Monologo di un pazzo
Mi sono guardato intorno, e ho capito che la guerra non procedeva bene, che urgeva un altro piccolo sforzo per completare il massacro: ancora qualche migliaio di vittime, e nuova distruzione.
Mi sono guardato intorno, e ho visto le mie schiere indomite. Le ho allevate con sogni di gloria e promesse di pace. E poi, infine, vedremo la vittoria.
Mi sono guardato intorno, e ho colto il segno del Signore. Dunque, la mia è guerra santa: questa non è altro che la guerra del Signore contro i figli di Amalek. Io, il braccio.
Mi sono guardato intorno, e ho visto una popolazione inerme. Ma che può riprodursi, allevare nuove minacce, portare quella razza infame a nuove incursioni in terra d’Israele. Comunque sia, il massacro è lecito.
Mi sono guardato intorno, e ho compreso la necessità di condurre l’assalto finale. Senza discorsi, senza trucchi, ho lanciato proclami di guerra totale, di sterminio, di strage di popolo: di immediato massacro dei figli di Amalek.
Mi sono guardato intorno, e mi conforta l’alleanza con le élite occidentali. Dunque, la guerra che combatto è impopolare, ma i suoi fini coincidono con i fatturati di governi amici. E dunque, sarà ancora massacro.
Mi sono guardato intorno, e le crudeltà e le inumane sofferenze mi sono sembrate il giusto premio alla mia superiorità.
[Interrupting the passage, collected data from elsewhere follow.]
[config.mk]
export PLATFORM = sky130hd
export DESIGN_NAME = output_compare_unit
export DESIGN_NICKNAME = d
export VERILOG_FILES = /design/src/logic/output_compare_pkg.sv /design/src/logic/capture_prescaler.sv /design/src/logic/output_compare_unit.sv
export SDC_FILE = /design/constraint.sdc
export NUM_CORES = 1
export LEC_CHECK = 0
export BUFFER_PORTS_ARGS = -buffer_cell sky130_fd_sc_hd__buf_2
export CORE_ASPECT_RATIO = 2
export CORE_MARGIN = 5
export CORE_UTILIZATION = 47
export CTS_BUF_LIST = sky130_fd_sc_hd__clkbuf_8
export CTS_CLUSTER_DIAMETER = 60
export DETAILED_ROUTE_END_ITERATION = 12
export MAX_ROUTING_LAYER = met4
export PLACE_DENSITY = 0.79
export SYNTH_ARGS = -nofsm -noshare
export SYNTH_HDL_FRONTEND = slang
export SYNTH_SLANG_ARGS = --single-unit
[constraint.sdc]
create_clock -name clk -period 2.2 [get_ports clk]
set_clock_uncertainty 0.05 [all_clocks]
set_input_delay 0.22 -clock clk [delete_from_list [all_inputs] [get_ports clk]]
set_output_delay 0.22 -clock clk [all_outputs]
set_load 0.05 [all_outputs]
[src/logic/output_compare_pkg.sv]
`default_nettype none
package output_compare_pkg;

   // ******************************
   // register offsets
   // ******************************
   localparam logic [7:0] CTRL_OFFSET = 8'h00;
   localparam logic [7:0] VALUE_OFFSET = 8'h04;
   localparam logic [7:0] SELECT_OFFSET = 8'h08;
   localparam logic [7:0] FLAG_OFFSET = 8'h0C;
   localparam logic [7:0] ENABLE_OFFSET = 8'h10;
   localparam logic [7:0] PORT_OFFSET = 8'h14;
   localparam logic [7:0] STATUS_OFFSET = 8'h18;

   // ******************************
   // field positions
   // ******************************
   localparam int CTRL_WIDTH = 6;
   localparam int MODE_LSB = 0;
   localparam int MODE_MSB = 3;
   localparam int FLAG_BIT = 0;
   localparam int ENABLE_BIT = 0;
   localparam int DIR_BIT = 0;
   localparam int LATCH_BIT = 1;
   localparam int STAT_PIN_BIT = 0;
   localparam int STAT_LATCH_BIT = 1;
   localparam int STAT_INPUT_BIT = 2;
   localparam int STAT_EQUAL_BIT = 3;

   // ******************************
   // reset values
   // ******************************
   localparam logic [5:0] CTRL_RESET = 6'h00;
   localparam logic [15:0] VALUE_RESET = 16'h0000;
   localparam logic [1:0] SELECT_RESET = 2'h0;
   localparam logic DIR_RESET = 1'b1;
   localparam logic LATCH_RESET = 1'b0;

   // ******************************
   // mode and timer select codes
   // ******************************
   localparam logic [3:0] MODE_OFF = 4'h0;
   localparam logic [3:0] MODE_TOGGLE = 4'h2;
   localparam logic [3:0] MODE_CAP_FALL = 4'h4;
   localparam logic [3:0] MODE_CAP_RISE = 4'h5;
   localparam logic [3:0] MODE_CAP_RISE4 = 4'h6;
   localparam logic [3:0] MODE_CAP_RISE16 = 4'h7;
   localparam logic [3:0] MODE_SET = 4'h8;
   localparam logic [3:0] MODE_CLEAR = 4'h9;
   localparam logic [3:0] MODE_SOFT = 4'hA;
   localparam logic [3:0] MODE_EVENT = 4'hB;
   localparam logic [1:0] SEL_TIMER_ONE = 2'h0;
   localparam logic [1:0] SEL_THREE_A = 2'h1;
   localparam logic [1:0] SEL_THREE_B = 2'h2;
   localparam logic [3:0] PRESCALE_FOUR = 4'h3;
   localparam logic [3:0] PRESCALE_SIXTEEN = 4'hF;

   typedef enum logic [6:0] {
      MK_OFF = 7'b0000001,
      MK_CAPTURE = 7'b0000010,
      MK_TOGGLE = 7'b0000100,
      MK_SET = 7'b0001000,
      MK_CLEAR = 7'b0010000,
      MK_SOFT = 7'b0100000,
      MK_EVENT = 7'b1000000
   } modeKind_t;

   function automatic modeKind_t decodeMode(input logic [3:0] code);
      case (code)
         MODE_TOGGLE: decodeMode = MK_TOGGLE;
         MODE_CAP_FALL, MODE_CAP_RISE, MODE_CAP_RISE4, MODE_CAP_RISE16: decodeMode = MK_CAPTURE;
         MODE_SET: decodeMode = MK_SET;
         MODE_CLEAR: decodeMode = MK_CLEAR;
         MODE_SOFT: decodeMode = MK_SOFT;
         MODE_EVENT: decodeMode = MK_EVENT;
         default: decodeMode = MK_OFF;
      endcase
   endfunction

endpackage
`default_nettype wire

[src/logic/capture_prescaler.sv]
`timescale 1ns/1ns
`default_nettype none
module capture_prescaler
   import output_compare_pkg::*;
(
   input wire logic clk,
   input wire logic rst_n,
   input wire logic [3:0] modeCode,
   input wire logic pinLevel,
   output logic captureEvent
);

   logic prevLevel;
   logic [3:0] count;
   logic next_prevLevel;
   logic [3:0] next_count;
   logic next_captureEvent;
   logic rise;
   logic fall;
   logic isCapture;

   // ******************************
   // edge prescaler
   // ******************************
   always_comb begin
      rise = pinLevel && !prevLevel;
      fall = !pinLevel && prevLevel;
      isCapture = (decodeMode(modeCode) == MK_CAPTURE);
      next_prevLevel = pinLevel;
      next_count = count;
      next_captureEvent = 1'b0;
      if (!isCapture) begin
         next_count = 4'h0;
      end else if (rise) begin
         next_count = count + 4'h1;
      end
      case (modeCode)
         MODE_CAP_FALL: next_captureEvent = fall;
         MODE_CAP_RISE: next_captureEvent = rise;
         MODE_CAP_RISE4: next_captureEvent = rise && ((count & PRESCALE_FOUR) == PRESCALE_FOUR);
         MODE_CAP_RISE16: next_captureEvent = rise && (count == PRESCALE_SIXTEEN);
         default: next_captureEvent = 1'b0;
      endcase
   end

   always_ff @(posedge clk or negedge rst_n) begin
      if (!rst_n) begin
         prevLevel <= 1'b0;
         count <= 4'h0;
         captureEvent <= 1'b0;
      end else begin
         prevLevel <= next_prevLevel;
         count <= next_count;
         captureEvent <= next_captureEvent;
      end
   end

   prescaler_clear_a: assert property (
      @(posedge clk) disable iff (!rst_n)
      !isCapture |=> (count == 4'h0) && !captureEvent)
      else $error("prescaler not cleared outside capture");

endmodule
`default_nettype wire

[src/logic/output_compare_unit.sv]
// Notes on behaviour
// - The selected timer count is compared with the 16-bit compare value all the time, the first cycle of equality being a match.
// - A match drives the pin high, low, toggles it, or leaves it on the port latch, per the mode field.
// - A compare match sets the interrupt flag together with the pin action, and software clears it.
// - Writing zero to the whole control register forces the compare output latch low, apart from the port latch.
// - In the software interrupt mode a match leaves the pin alone and only raises the flag, whatever its enable.
// - In the special event mode a match resets the count of the assigned timer so the value acts as period.
// - The special event of this channel never starts a conversion and only resets the assigned timer.
// - The capture prescaler counter is cleared whenever the unit is off or not in capture mode.
`timescale 1ns/1ns
`default_nettype none
module output_compare_unit
   import output_compare_pkg::*;
(
   input wire logic clk,
   input wire logic rst_n,
   input wire logic psel,
   input wire logic penable,
   input wire logic pwrite,
   input wire logic [7:0] paddr,
   input wire logic [31:0] pwdata,
   output logic [31:0] prdata,
   output logic pready,
   output logic pslverr,
   input wire logic [15:0] timerOneCount,
   input wire logic [15:0] timerThreeCount,
   output logic timerOneClear,
   output logic timerThreeClear,
   input wire logic pinIn,
   output logic pinOut,
   output logic pinOe_n,
   output logic compareIrq
);

   logic [5:0] ctrl;
   logic [15:0] value;
   logic [1:0] select;
   logic flag;
   logic enable;
   logic direction;
   logic portLatch;
   logic equalPrev;
   logic compareLatch;
   logic slvErr;
   logic pinSyncA;
   logic pinSyncB;
   logic [5:0] next_ctrl;
   logic [15:0] next_value;
   logic [1:0] next_select;
   logic next_flag;
   logic next_enable;
   logic next_direction;
   logic next_portLatch;
   logic next_equalPrev;
   logic next_compareLatch;
   logic next_pinOut;
   logic next_timerOneClear;
   logic next_timerThreeClear;
   logic [31:0] next_prdata;
   logic next_slvErr;
   logic next_pinSyncA;
   logic next_pinSyncB;
   modeKind_t kind;
   logic [15:0] selCount;
   logic selValid;
   logic equalNow;
   logic matchPulse;
   logic isCompare;
   logic drivesPin;
   logic captureEvent;
   logic setup;
   logic wrEn;
   logic wrCtrl;

   // ******************************
   // pin synchroniser
   // ******************************
   always_comb begin
      next_pinSyncA = pinIn;
      next_pinSyncB = pinSyncA;
   end

   always_ff @(posedge clk or negedge rst_n) begin
      if (!rst_n) begin
         pinSyncA <= 1'b0;
         pinSyncB <= 1'b0;
      end else begin
         pinSyncA <= next_pinSyncA;
         pinSyncB <= next_pinSyncB;
      end
   end

   // ******************************
   // match detection
   // ******************************
   always_comb begin
      kind = decodeMode(ctrl[MODE_MSB:MODE_LSB]);
      case (select)
         SEL_TIMER_ONE: begin
            selCount = timerOneCount;
            selValid = 1'b1;
         end
         SEL_THREE_A, SEL_THREE_B: begin
            selCount = timerThreeCount;
            selValid = 1'b1;
         end
         default: begin
            selCount = 16'h0000;
            selValid = 1'b0;
         end
      endcase
      equalNow = selValid && (selCount == value);
      matchPulse = equalNow && !equalPrev;
      isCompare = (kind == MK_TOGGLE) || (kind == MK_SET) || (kind == MK_CLEAR)
         || (kind == MK_SOFT) || (kind == MK_EVENT);
      drivesPin = (kind == MK_TOGGLE) || (kind == MK_SET) || (kind == MK_CLEAR);
   end

   capture_prescaler u_prescaler (
      .clk(clk),
      .rst_n(rst_n),
      .modeCode(ctrl[MODE_MSB:MODE_LSB]),
      .pinLevel(pinSyncB),
      .captureEvent(captureEvent)
   );

   // ******************************
   // apb slave
   // ******************************
   assign setup = psel && !penable;
   assign wrEn = psel && penable && pwrite;
   assign wrCtrl = wrEn && (paddr == CTRL_OFFSET);
   assign pready = 1'b1;
   assign pslverr = psel && penable && slvErr;

   always_comb begin
      next_prdata = prdata;
      next_slvErr = slvErr;
      if (setup) begin
         next_prdata = 32'h0000_0000;
         next_slvErr = 1'b0;
         case (paddr)
            CTRL_OFFSET: next_prdata[CTRL_WIDTH-1:0] = ctrl;
            VALUE_OFFSET: next_prdata[15:0] = value;
            SELECT_OFFSET: next_prdata[1:0] = select;
            FLAG_OFFSET: next_prdata[FLAG_BIT] = flag;
            ENABLE_OFFSET: next_prdata[ENABLE_BIT] = enable;
            PORT_OFFSET: begin
               next_prdata[DIR_BIT] = direction;
               next_prdata[LATCH_BIT] = portLatch;
            end
            STATUS_OFFSET: begin
               next_prdata[STAT_PIN_BIT] = pinOut;
               next_prdata[STAT_LATCH_BIT] = compareLatch;
               next_prdata[STAT_INPUT_BIT] = pinSyncB;
               next_prdata[STAT_EQUAL_BIT] = equalNow;
            end
            default: next_slvErr = 1'b1;
         endcase
      end
   end

   always_ff @(posedge clk or negedge rst_n) begin
      if (!rst_n) begin
         prdata <= 32'h0000_0000;
         slvErr <= 1'b0;
      end else begin
         prdata <= next_prdata;
         slvErr <= next_slvErr;
      end
   end

   // ******************************
   // registers and compare actions
   // ******************************
   always_comb begin
      next_ctrl = ctrl;
      next_value = value;
      next_select = select;
      next_flag = flag;
      next_enable = enable;
      next_direction = direction;
      next_portLatch = portLatch;
      next_equalPrev = equalNow;
      next_compareLatch = compareLatch;
      if (wrEn) begin
         case (paddr)
            CTRL_OFFSET: next_ctrl = pwdata[CTRL_WIDTH-1:0];
            VALUE_OFFSET: next_value = pwdata[15:0];
            SELECT_OFFSET: next_select = pwdata[1:0];
            FLAG_OFFSET: begin
               if (pwdata[FLAG_BIT]) begin
                  next_flag = 1'b0;
               end
            end
            ENABLE_OFFSET: next_enable = pwdata[ENABLE_BIT];
            PORT_OFFSET: begin
               next_direction = pwdata[DIR_BIT];
               next_portLatch = pwdata[LATCH_BIT];
            end
            default: next_flag = next_flag;
         endcase
      end
      if (captureEvent) begin
         next_value = selCount;
      end
      if ((matchPulse && isCompare) || captureEvent) begin
         next_flag = 1'b1;
      end
      if (matchPulse) begin
         case (kind)
            MK_TOGGLE: next_compareLatch = !compareLatch;
            MK_SET: next_compareLatch = 1'b1;
            MK_CLEAR: next_compareLatch = 1'b0;
            default: next_compareLatch = compareLatch;
         endcase
      end
      if (wrCtrl && (pwdata[CTRL_WIDTH-1:0] == CTRL_RESET)) begin
         next_compareLatch = LATCH_RESET;
      end
      next_pinOut = (drivesPin && !wrCtrl) ? next_compareLatch : next_portLatch;
      if (wrCtrl && (decodeMode(pwdata[MODE_MSB:MODE_LSB]) inside {MK_TOGGLE, MK_SET, MK_CLEAR})) begin
         next_pinOut = next_compareLatch;
      end
      // special event goes to timer reset only, no conversion start
      next_timerOneClear = matchPulse && (kind == MK_EVENT) && (select == SEL_TIMER_ONE);
      next_timerThreeClear = matchPulse && (kind == MK_EVENT)
         && ((select == SEL_THREE_A) || (select == SEL_THREE_B));
   end

   always_ff @(posedge clk or negedge rst_n) begin
      if (!rst_n) begin
         ctrl <= CTRL_RESET;
         value <= VALUE_RESET;
         select <= SELECT_RESET;
         flag <= 1'b0;
         enable <= 1'b0;
         direction <= DIR_RESET;
         portLatch <= LATCH_RESET;
         equalPrev <= 1'b0;
         compareLatch <= LATCH_RESET;
         pinOut <= LATCH_RESET;
         timerOneClear <= 1'b0;
         timerThreeClear <= 1'b0;
      end else begin
         ctrl <= next_ctrl;
         value <= next_value;
         select <= next_select;
         flag <= next_flag;
         enable <= next_enable;
         direction <= next_direction;
         portLatch <= next_portLatch;
         equalPrev <= next_equalPrev;
         compareLatch <= next_compareLatch;
         pinOut <= next_pinOut;
         timerOneClear <= next_timerOneClear;
         timerThreeClear <= next_timerThreeClear;
      end
   end

   assign pinOe_n = direction;
   assign compareIrq = flag && enable;

   // ******************************
   // checks
   // ******************************
   continuous_match_a: assert property (
      @(posedge clk) disable iff (!rst_n)
      (selValid && (selCount == value) && !equalPrev && isCompare) |=> flag)
      else $error("equal count did not raise flag");

   match_sets_flag_a: assert property (
      @(posedge clk) disable iff (!rst_n)
      (matchPulse && isCompare) |=> flag ##0 (compareIrq == enable))
      else $error("match lost its flag");

   toggle_on_match_a: assert property (
      @(posedge clk) disable iff (!rst_n)
      (matchPulse && (kind == MK_TOGGLE) && !wrCtrl) |=> (compareLatch != $past(compareLatch)) && (pinOut == compareLatch))
      else $error("toggle mode did not toggle");

   set_clear_a: assert property (
      @(posedge clk) disable iff (!rst_n)
      (matchPulse && !wrCtrl && ((kind == MK_SET) || (kind == MK_CLEAR)))
      |=> (compareLatch == $past(kind == MK_SET)) && (pinOut == compareLatch))
      else $error("set or clear mode gave wrong level");

   zero_ctrl_low_a: assert property (
      @(posedge clk) disable iff (!rst_n)
      (wrCtrl && (pwdata[CTRL_WIDTH-1:0] == CTRL_RESET)) |=> !compareLatch ##1 !compareLatch || (kind != MK_OFF))
      else $error("clearing control left latch high");

   soft_pin_alone_a: assert property (
      @(posedge clk) disable iff (!rst_n)
      (matchPulse && (kind == MK_SOFT) && !wrEn) |=> $stable(compareLatch) && (pinOut == portLatch) && flag)
      else $error("soft interrupt mode touched the pin");

   event_resets_timer_a: assert property (
      @(posedge clk) disable iff (!rst_n)
      (matchPulse && (kind == MK_EVENT) && selValid) |=> (timerOneClear || timerThreeClear) ##1 !timerOneClear)
      else $error("special event did not reset timer");

   event_only_timer_a: assert property (
      @(posedge clk) disable iff (!rst_n)
      (timerOneClear || timerThreeClear) |-> $past(matchPulse) && ($past(kind) == MK_EVENT))
      else $error("timer reset without special event");

   once_per_tick_a: assert property (
      @(posedge clk) disable iff (!rst_n)
      (equalNow && $stable(selCount) && $stable(value)) |=> !matchPulse)
      else $error("standing equal count matched twice");

   flag_clear_a: assert property (
      @(posedge clk) disable iff (!rst_n)
      (wrEn && (paddr == FLAG_OFFSET) && pwdata[FLAG_BIT] && !(matchPulse && isCompare)
      && !captureEvent) |=> !flag)
      else $error("flag not cleared by software");

   pin_shows_latch_a: assert property (
      @(posedge clk) disable iff (!rst_n)
      (drivesPin && !wrCtrl) |=> (pinOut == compareLatch))
      else $error("drive mode pin differs from latch");

   pin_port_latch_a: assert property (
      @(posedge clk) disable iff (!rst_n)
      (!drivesPin && !wrCtrl) |=> (pinOut == portLatch))
      else $error("pin left the port latch");

   event_mode_only_a: assert property (
      @(posedge clk) disable iff (!rst_n)
      (kind != MK_EVENT) |=> !timerOneClear && !timerThreeClear)
      else $error("timer reset outside special event mode");

   clear_one_cycle_a: assert property (
      @(posedge clk) disable iff (!rst_n)
      (timerOneClear || timerThreeClear) |=> !timerOneClear && !timerThreeClear)
      else $error("timer reset held too long");

   irq_needs_enable_a: assert property (
      @(posedge clk) disable iff (!rst_n)
      compareIrq |-> enable && flag)
      else $error("interrupt without enable");

endmodule
`default_nettype wire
Perché i figli di Amalek sono barbari. E questa è guerra etnica, di pulizia etnica, di suprematismo etnico, di sincero e astuto intrallazzo contro un nemico etnicamente inferiore. Io sono Gedeone, il supremo rappresentante del Signore.
Mi sono guardato intorno, e ho visto i miei tecnici allestire lo spettacolo finale. È la cerimonia tribale da cui è impossibile sfuggire, con ruoli già assegnati: agli israeliti, i ruoli principali, insieme attori e personaggi; ai palestinesi, il ruolo di comparse da sacrificare; alle genti del mondo, quello di spettatori; a Trump e la sua corte, il ruolo di invitati speciali. La cerimonia del massacro avverrà in mondovisione.
Mi sono guardato intorno, e ho visto le strade e i campi pieni di profughi. Ed ho goduto. Una sensazione di ebbrezza, come se nell’eccidio deliberato potesse esprimersi la gioia suprema. Nient’altro da aggiungere.
Mi sono guardato intorno, e ho dato l’ordine di inseguire i nemici, di scacciarli da quella striscia di terra. Arriverò al confine, lo attraverserò, e i miei uomini potranno piantare le loro tende in quelle strade, dopo aver opportunamente fatto strage.
Sì, questa è una benedetta guerra premeditata, studiata, fino alla meta invocata dell’occupazione totale. E dunque lo sterminio è lo strumento, il macabro strumento del volere del Signore: si sfratta un popolo che si era indebitamente insediato in una terra che appartiene a noi per editto divino.
Mi sono guardato intorno, e vedo proiettate in me le energie delle élite occidentali. Io agisco anche in funzione dei loro scopi. Il mio è il supremo laboratorio dell’orrore:
per abituare all’orrore l’opinione pubblica,
per provare armamenti e tecnologie,
per allenare la propaganda,
per fustigare i disertori,
per applicare la tecnica dell’inganno e della menzogna,
per modificare lessico e repertorio,
per aprire prospettive di tolleranza del massacro,
per spostare i limiti di tolleranza,
per indirizzare le menti,
per precisare i pensieri facendoli applaudire allo sterminio,
per far scivolare la democrazia verso la disponibilità all’orrore.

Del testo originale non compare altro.